**PROBLEM**
The answer is to be an exact copy of the lines below running from the line with "2542 | 3180 |" down to the line with "after floorplan,18900,2502,7.71", both ends included, and nothing more.

··········

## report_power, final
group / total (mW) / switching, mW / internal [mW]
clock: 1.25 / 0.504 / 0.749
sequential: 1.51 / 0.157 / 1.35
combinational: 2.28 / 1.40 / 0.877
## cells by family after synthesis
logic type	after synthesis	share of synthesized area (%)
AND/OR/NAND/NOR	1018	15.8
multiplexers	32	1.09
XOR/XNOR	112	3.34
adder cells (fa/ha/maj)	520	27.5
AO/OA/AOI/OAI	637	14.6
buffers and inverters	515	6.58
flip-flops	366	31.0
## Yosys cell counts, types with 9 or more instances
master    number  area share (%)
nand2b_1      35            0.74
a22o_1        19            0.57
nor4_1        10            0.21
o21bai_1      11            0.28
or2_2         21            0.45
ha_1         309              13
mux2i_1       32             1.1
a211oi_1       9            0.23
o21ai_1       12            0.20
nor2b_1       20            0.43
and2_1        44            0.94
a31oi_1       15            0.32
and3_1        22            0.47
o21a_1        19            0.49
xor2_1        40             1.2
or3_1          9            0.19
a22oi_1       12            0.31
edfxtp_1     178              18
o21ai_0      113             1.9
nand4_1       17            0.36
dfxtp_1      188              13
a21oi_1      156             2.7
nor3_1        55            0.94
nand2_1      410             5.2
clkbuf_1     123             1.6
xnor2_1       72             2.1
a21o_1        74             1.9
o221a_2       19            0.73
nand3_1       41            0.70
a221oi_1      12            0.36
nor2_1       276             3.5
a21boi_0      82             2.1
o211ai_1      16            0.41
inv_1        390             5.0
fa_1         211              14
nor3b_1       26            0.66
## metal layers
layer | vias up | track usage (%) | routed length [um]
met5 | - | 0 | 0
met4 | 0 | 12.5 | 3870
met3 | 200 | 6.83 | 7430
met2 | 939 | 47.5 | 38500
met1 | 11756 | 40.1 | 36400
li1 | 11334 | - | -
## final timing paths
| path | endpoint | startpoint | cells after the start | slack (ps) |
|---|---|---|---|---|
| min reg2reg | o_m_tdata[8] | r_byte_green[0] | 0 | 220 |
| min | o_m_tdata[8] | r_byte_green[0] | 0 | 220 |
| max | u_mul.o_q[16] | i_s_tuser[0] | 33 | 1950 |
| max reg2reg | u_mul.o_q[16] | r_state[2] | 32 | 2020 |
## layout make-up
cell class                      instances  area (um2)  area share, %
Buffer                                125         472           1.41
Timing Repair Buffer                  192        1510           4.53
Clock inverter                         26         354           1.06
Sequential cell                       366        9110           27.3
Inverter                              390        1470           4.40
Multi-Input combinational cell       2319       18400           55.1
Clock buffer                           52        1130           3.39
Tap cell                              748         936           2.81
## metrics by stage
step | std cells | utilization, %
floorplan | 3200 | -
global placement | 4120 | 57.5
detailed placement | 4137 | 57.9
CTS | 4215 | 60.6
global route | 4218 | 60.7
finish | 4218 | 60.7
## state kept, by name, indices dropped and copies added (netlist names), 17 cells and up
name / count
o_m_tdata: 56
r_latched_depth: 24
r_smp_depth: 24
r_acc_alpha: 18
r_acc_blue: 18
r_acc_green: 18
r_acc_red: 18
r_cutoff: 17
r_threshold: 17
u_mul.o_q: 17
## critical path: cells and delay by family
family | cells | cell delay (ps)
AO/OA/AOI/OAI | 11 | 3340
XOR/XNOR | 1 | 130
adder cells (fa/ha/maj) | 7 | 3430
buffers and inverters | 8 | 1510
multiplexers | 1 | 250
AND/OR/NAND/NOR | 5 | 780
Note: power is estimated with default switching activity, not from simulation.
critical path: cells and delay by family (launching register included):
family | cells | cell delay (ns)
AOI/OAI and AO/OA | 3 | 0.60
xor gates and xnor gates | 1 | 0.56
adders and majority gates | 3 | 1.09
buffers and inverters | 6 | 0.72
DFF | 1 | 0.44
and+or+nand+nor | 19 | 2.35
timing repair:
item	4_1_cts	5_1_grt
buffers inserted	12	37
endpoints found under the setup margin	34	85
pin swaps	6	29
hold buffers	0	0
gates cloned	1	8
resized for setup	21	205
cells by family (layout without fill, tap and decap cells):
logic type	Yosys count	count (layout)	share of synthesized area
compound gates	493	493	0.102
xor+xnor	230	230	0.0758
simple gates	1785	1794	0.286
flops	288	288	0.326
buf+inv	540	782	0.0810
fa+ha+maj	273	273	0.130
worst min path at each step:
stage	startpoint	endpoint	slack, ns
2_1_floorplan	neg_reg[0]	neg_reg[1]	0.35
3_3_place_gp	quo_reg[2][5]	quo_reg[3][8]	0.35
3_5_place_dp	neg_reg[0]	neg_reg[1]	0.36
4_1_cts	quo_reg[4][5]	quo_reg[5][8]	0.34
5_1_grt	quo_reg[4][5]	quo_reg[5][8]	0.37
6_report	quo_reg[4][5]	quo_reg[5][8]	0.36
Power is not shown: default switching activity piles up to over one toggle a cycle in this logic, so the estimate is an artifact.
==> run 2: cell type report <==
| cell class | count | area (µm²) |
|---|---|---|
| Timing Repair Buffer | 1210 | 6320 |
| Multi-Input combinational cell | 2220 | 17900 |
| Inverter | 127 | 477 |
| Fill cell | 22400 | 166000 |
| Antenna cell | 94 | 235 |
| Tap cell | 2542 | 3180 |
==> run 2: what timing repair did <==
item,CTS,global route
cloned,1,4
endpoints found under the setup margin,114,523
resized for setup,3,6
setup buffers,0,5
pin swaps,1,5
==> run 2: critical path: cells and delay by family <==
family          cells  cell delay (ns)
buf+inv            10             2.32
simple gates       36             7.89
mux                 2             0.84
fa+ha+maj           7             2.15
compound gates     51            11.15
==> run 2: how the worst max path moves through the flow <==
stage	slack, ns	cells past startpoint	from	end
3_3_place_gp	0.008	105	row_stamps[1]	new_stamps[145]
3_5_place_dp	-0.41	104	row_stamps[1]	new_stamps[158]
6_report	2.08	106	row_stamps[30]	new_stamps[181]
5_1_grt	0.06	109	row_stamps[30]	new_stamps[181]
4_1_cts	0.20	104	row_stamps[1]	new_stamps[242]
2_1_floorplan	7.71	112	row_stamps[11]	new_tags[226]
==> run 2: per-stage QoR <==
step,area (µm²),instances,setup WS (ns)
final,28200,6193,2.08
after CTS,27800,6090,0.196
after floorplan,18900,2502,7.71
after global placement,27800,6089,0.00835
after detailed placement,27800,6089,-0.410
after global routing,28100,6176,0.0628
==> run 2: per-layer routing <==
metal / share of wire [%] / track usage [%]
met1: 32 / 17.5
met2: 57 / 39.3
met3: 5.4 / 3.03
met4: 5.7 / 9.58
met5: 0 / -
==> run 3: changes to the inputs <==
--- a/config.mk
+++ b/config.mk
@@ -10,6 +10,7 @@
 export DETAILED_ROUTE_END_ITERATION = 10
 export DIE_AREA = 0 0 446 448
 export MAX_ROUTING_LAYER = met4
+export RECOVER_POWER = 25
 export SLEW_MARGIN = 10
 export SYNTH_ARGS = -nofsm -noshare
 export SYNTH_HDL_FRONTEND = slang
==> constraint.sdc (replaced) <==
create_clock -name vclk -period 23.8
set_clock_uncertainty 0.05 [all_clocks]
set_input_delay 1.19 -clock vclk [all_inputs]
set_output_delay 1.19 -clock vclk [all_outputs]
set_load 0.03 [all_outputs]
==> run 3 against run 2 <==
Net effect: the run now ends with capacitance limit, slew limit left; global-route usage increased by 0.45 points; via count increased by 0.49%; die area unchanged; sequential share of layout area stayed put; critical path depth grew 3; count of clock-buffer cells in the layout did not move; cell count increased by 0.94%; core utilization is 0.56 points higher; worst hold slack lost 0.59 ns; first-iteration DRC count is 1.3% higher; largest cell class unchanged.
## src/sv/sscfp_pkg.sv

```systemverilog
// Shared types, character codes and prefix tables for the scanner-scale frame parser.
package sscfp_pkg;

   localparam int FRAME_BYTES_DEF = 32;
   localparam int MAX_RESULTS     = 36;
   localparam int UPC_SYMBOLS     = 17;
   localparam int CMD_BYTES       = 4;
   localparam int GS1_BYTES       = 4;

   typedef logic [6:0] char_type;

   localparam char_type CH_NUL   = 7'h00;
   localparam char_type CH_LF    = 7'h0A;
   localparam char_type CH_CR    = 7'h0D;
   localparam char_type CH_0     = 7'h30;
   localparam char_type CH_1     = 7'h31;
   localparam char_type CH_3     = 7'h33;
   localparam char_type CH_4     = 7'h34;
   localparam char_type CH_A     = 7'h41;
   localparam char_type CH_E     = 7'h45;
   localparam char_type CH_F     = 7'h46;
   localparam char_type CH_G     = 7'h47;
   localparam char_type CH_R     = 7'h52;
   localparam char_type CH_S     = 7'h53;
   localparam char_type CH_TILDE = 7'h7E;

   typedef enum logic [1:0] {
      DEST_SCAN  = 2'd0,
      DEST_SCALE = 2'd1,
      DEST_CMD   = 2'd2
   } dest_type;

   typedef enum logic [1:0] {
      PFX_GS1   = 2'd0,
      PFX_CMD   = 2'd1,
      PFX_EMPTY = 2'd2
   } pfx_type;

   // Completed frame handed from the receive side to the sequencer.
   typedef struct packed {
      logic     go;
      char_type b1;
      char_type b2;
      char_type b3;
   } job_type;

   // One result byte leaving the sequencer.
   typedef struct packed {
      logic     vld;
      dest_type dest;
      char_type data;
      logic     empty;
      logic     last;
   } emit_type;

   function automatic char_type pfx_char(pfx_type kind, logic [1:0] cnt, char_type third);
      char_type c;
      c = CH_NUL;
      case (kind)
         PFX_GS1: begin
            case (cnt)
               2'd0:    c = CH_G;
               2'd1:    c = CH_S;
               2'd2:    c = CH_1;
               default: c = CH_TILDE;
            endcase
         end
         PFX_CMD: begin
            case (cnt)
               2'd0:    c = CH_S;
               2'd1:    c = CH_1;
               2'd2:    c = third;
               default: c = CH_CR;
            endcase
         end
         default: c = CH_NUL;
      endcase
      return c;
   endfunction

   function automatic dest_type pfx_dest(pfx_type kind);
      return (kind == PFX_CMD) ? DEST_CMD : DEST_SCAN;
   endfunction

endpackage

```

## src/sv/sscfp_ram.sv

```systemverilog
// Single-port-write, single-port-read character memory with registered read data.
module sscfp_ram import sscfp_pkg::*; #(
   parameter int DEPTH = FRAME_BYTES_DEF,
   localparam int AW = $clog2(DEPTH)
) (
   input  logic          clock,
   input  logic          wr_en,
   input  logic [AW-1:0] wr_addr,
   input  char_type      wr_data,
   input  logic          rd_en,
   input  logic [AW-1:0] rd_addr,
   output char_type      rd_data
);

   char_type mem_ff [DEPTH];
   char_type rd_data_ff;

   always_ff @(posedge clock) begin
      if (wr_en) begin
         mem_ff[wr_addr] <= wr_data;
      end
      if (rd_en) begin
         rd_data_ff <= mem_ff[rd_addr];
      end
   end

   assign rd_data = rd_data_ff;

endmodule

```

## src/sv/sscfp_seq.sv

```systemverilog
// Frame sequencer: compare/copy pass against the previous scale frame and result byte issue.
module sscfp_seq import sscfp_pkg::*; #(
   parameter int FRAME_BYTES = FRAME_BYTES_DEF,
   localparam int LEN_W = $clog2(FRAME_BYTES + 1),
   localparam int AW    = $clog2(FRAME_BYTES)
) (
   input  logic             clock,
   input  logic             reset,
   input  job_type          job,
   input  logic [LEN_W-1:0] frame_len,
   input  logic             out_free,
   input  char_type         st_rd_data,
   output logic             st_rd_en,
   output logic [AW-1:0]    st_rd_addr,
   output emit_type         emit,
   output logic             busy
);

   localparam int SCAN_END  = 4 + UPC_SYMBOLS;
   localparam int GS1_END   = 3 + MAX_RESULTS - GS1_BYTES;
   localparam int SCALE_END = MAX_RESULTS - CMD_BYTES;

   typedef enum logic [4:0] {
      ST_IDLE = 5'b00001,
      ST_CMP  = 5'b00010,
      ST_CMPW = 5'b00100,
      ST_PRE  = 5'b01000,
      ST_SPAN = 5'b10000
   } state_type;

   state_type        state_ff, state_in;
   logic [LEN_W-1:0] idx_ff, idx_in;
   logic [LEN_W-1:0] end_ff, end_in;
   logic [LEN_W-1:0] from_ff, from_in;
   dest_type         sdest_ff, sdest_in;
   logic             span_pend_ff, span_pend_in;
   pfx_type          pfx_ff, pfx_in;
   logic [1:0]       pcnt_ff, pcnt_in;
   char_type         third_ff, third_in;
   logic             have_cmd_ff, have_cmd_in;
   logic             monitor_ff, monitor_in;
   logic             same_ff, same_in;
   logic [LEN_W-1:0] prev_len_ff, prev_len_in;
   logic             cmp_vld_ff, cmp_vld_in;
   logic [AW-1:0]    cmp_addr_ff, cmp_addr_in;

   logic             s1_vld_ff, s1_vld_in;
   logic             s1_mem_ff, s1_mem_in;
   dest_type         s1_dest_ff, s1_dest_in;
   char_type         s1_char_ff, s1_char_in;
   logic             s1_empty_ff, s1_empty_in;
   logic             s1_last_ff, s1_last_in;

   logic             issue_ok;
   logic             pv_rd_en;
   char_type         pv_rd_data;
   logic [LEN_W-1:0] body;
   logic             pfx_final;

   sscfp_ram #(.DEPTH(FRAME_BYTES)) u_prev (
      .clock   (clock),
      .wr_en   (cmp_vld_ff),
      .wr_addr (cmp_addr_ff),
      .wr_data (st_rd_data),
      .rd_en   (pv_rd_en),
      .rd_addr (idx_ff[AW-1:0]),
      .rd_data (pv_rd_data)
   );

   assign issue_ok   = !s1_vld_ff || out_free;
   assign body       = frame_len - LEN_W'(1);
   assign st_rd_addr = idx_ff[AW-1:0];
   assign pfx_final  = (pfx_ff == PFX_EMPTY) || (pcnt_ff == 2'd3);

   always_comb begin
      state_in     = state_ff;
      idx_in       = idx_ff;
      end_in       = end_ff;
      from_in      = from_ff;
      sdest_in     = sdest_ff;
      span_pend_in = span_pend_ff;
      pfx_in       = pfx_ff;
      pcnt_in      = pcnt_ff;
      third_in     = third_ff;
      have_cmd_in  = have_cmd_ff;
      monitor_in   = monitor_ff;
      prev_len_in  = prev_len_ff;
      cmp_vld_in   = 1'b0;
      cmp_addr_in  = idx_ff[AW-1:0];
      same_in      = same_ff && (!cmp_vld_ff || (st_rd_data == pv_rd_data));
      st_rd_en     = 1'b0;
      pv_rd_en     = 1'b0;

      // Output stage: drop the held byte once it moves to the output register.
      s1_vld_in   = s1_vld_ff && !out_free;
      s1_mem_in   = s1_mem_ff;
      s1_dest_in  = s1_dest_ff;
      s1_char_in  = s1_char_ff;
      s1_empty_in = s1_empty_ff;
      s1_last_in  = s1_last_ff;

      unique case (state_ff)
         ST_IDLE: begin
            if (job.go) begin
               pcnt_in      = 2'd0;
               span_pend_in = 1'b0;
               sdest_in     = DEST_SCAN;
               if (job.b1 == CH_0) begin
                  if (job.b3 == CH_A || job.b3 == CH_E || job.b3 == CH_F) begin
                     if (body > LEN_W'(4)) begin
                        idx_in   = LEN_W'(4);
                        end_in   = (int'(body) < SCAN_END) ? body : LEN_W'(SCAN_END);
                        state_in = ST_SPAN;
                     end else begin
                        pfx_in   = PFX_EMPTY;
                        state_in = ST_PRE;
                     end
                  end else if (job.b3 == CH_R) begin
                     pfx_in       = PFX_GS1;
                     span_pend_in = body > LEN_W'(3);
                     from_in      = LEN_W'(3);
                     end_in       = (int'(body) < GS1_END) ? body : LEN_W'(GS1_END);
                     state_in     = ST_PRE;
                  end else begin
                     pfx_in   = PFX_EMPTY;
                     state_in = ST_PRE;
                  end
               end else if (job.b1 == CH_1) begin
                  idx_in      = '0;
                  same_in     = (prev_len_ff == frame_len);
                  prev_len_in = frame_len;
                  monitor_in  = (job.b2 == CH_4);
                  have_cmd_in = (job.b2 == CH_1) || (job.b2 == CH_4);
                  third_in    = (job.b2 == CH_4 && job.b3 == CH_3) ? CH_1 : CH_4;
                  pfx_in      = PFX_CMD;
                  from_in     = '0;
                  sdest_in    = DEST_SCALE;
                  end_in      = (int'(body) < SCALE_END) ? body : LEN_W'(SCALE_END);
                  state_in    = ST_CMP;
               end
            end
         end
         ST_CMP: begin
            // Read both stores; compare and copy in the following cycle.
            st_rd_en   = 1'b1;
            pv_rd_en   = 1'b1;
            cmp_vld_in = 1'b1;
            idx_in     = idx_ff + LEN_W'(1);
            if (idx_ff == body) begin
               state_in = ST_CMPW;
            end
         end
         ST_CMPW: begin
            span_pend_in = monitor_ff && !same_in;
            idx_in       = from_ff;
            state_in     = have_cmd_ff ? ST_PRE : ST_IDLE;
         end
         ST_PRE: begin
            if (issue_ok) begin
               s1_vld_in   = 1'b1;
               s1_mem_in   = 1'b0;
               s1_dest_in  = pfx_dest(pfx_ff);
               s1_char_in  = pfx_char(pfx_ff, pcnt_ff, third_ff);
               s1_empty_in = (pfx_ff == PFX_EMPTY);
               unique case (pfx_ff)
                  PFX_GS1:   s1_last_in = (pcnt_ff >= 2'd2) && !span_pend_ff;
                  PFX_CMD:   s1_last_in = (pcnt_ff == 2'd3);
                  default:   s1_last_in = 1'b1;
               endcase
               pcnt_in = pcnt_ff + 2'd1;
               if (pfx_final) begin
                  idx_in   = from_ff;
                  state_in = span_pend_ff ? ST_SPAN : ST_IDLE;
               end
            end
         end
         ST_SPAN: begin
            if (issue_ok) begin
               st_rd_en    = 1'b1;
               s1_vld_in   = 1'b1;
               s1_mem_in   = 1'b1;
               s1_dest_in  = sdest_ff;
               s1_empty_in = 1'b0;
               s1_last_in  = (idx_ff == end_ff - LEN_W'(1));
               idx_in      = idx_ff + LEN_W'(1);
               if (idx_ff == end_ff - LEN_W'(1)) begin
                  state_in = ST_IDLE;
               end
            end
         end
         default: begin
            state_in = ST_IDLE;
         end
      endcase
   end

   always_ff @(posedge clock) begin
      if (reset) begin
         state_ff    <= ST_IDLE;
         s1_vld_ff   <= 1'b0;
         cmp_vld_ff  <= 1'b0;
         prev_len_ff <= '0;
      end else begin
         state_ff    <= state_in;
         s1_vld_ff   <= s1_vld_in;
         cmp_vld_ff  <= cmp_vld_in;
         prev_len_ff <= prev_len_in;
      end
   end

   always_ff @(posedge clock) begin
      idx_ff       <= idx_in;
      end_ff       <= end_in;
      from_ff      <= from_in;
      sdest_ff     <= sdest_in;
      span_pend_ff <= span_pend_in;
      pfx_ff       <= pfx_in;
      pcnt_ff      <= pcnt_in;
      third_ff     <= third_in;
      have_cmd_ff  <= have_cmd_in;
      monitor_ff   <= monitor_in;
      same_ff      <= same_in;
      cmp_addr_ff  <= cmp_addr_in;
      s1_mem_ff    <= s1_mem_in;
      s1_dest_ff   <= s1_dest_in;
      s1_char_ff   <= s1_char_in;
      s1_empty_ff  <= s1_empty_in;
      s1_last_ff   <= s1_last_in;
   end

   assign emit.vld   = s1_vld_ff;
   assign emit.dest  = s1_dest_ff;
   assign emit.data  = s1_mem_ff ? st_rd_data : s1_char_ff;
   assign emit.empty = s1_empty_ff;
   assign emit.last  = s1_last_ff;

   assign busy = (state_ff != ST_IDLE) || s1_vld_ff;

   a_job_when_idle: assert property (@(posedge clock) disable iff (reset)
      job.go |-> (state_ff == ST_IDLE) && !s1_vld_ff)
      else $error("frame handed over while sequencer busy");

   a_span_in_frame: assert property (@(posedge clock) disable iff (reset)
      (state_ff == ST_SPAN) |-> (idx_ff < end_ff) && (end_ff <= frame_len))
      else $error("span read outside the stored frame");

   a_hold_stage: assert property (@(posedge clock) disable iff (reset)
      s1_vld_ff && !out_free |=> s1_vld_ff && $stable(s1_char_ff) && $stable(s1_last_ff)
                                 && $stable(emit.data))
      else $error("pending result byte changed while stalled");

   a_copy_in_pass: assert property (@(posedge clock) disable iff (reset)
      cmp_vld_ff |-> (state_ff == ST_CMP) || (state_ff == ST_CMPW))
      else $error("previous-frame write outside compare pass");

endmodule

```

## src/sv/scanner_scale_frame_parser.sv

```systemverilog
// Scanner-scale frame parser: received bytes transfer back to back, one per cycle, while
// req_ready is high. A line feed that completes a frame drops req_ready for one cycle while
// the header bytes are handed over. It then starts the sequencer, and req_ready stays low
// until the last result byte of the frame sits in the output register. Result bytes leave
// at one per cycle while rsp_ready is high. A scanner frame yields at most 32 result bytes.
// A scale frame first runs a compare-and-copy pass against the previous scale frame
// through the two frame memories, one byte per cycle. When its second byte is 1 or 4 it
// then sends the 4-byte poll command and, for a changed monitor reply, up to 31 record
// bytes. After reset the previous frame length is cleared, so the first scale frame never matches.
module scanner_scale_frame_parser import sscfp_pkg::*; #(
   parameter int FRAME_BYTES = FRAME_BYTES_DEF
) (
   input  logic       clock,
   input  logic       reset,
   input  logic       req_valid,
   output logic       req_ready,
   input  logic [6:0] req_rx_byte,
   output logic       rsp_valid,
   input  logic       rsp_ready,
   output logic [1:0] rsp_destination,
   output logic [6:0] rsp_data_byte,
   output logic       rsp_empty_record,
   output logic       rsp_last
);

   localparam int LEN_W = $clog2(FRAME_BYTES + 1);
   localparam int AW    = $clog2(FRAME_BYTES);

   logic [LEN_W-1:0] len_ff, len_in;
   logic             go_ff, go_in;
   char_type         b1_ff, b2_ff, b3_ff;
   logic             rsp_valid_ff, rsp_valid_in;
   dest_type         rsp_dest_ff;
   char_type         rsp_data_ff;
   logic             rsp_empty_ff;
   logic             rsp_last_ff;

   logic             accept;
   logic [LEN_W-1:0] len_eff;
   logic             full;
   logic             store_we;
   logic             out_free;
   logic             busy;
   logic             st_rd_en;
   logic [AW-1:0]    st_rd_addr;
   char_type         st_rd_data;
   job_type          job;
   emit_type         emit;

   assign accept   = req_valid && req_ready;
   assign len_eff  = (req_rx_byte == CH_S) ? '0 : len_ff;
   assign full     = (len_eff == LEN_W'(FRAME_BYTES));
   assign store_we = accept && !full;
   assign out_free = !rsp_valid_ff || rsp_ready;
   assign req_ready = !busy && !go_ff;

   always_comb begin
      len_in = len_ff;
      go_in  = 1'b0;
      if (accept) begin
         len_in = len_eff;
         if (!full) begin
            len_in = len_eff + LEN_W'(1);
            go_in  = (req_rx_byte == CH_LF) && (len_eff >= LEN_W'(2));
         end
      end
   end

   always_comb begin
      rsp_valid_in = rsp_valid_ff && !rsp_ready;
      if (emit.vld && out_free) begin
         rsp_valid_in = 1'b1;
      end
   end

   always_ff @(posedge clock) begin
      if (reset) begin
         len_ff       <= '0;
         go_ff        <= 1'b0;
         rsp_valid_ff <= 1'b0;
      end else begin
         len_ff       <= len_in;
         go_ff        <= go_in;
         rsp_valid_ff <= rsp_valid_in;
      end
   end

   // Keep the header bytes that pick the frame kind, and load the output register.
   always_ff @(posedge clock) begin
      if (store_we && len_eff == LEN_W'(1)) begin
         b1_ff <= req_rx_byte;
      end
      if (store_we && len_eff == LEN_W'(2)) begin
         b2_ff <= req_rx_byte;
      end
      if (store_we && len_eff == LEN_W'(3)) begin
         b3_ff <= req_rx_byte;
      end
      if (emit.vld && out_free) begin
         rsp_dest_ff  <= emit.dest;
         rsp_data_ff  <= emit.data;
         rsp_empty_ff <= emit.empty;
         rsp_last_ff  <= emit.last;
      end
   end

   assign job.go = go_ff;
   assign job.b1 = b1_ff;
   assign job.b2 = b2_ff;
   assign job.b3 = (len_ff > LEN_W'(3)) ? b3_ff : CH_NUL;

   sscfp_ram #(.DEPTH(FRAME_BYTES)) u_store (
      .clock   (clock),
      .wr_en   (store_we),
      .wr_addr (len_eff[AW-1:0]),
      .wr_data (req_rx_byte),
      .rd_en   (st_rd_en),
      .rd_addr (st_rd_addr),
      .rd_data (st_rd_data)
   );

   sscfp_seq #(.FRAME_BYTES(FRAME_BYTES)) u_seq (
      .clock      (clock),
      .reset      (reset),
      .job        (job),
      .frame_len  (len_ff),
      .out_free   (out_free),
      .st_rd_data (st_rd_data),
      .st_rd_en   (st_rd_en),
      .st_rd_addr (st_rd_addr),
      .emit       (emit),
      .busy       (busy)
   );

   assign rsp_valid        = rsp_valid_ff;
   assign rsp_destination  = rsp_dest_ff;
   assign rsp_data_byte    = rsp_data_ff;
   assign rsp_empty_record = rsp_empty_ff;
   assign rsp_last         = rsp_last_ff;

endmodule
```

··········

**RESPONSE TO THE EXERCISE**
| Tap cell | 2542 | 3180 |
==> run 2: what timing repair did <==
item,CTS,global route
cloned,1,4
endpoints found under the setup margin,114,523
resized for setup,3,6
setup buffers,0,5
pin swaps,1,5
==> run 2: critical path: cells and delay by family <==
family          cells  cell delay (ns)
buf+inv            10             2.32
simple gates       36             7.89
mux                 2             0.84
fa+ha+maj           7             2.15
compound gates     51            11.15
==> run 2: how the worst max path moves through the flow <==
stage	slack, ns	cells past startpoint	from	end
3_3_place_gp	0.008	105	row_stamps[1]	new_stamps[145]
3_5_place_dp	-0.41	104	row_stamps[1]	new_stamps[158]
6_report	2.08	106	row_stamps[30]	new_stamps[181]
5_1_grt	0.06	109	row_stamps[30]	new_stamps[181]
4_1_cts	0.20	104	row_stamps[1]	new_stamps[242]
2_1_floorplan	7.71	112	row_stamps[11]	new_tags[226]
==> run 2: per-stage QoR <==
step,area (µm²),instances,setup WS (ns)
final,28200,6193,2.08
after CTS,27800,6090,0.196
after floorplan,18900,2502,7.71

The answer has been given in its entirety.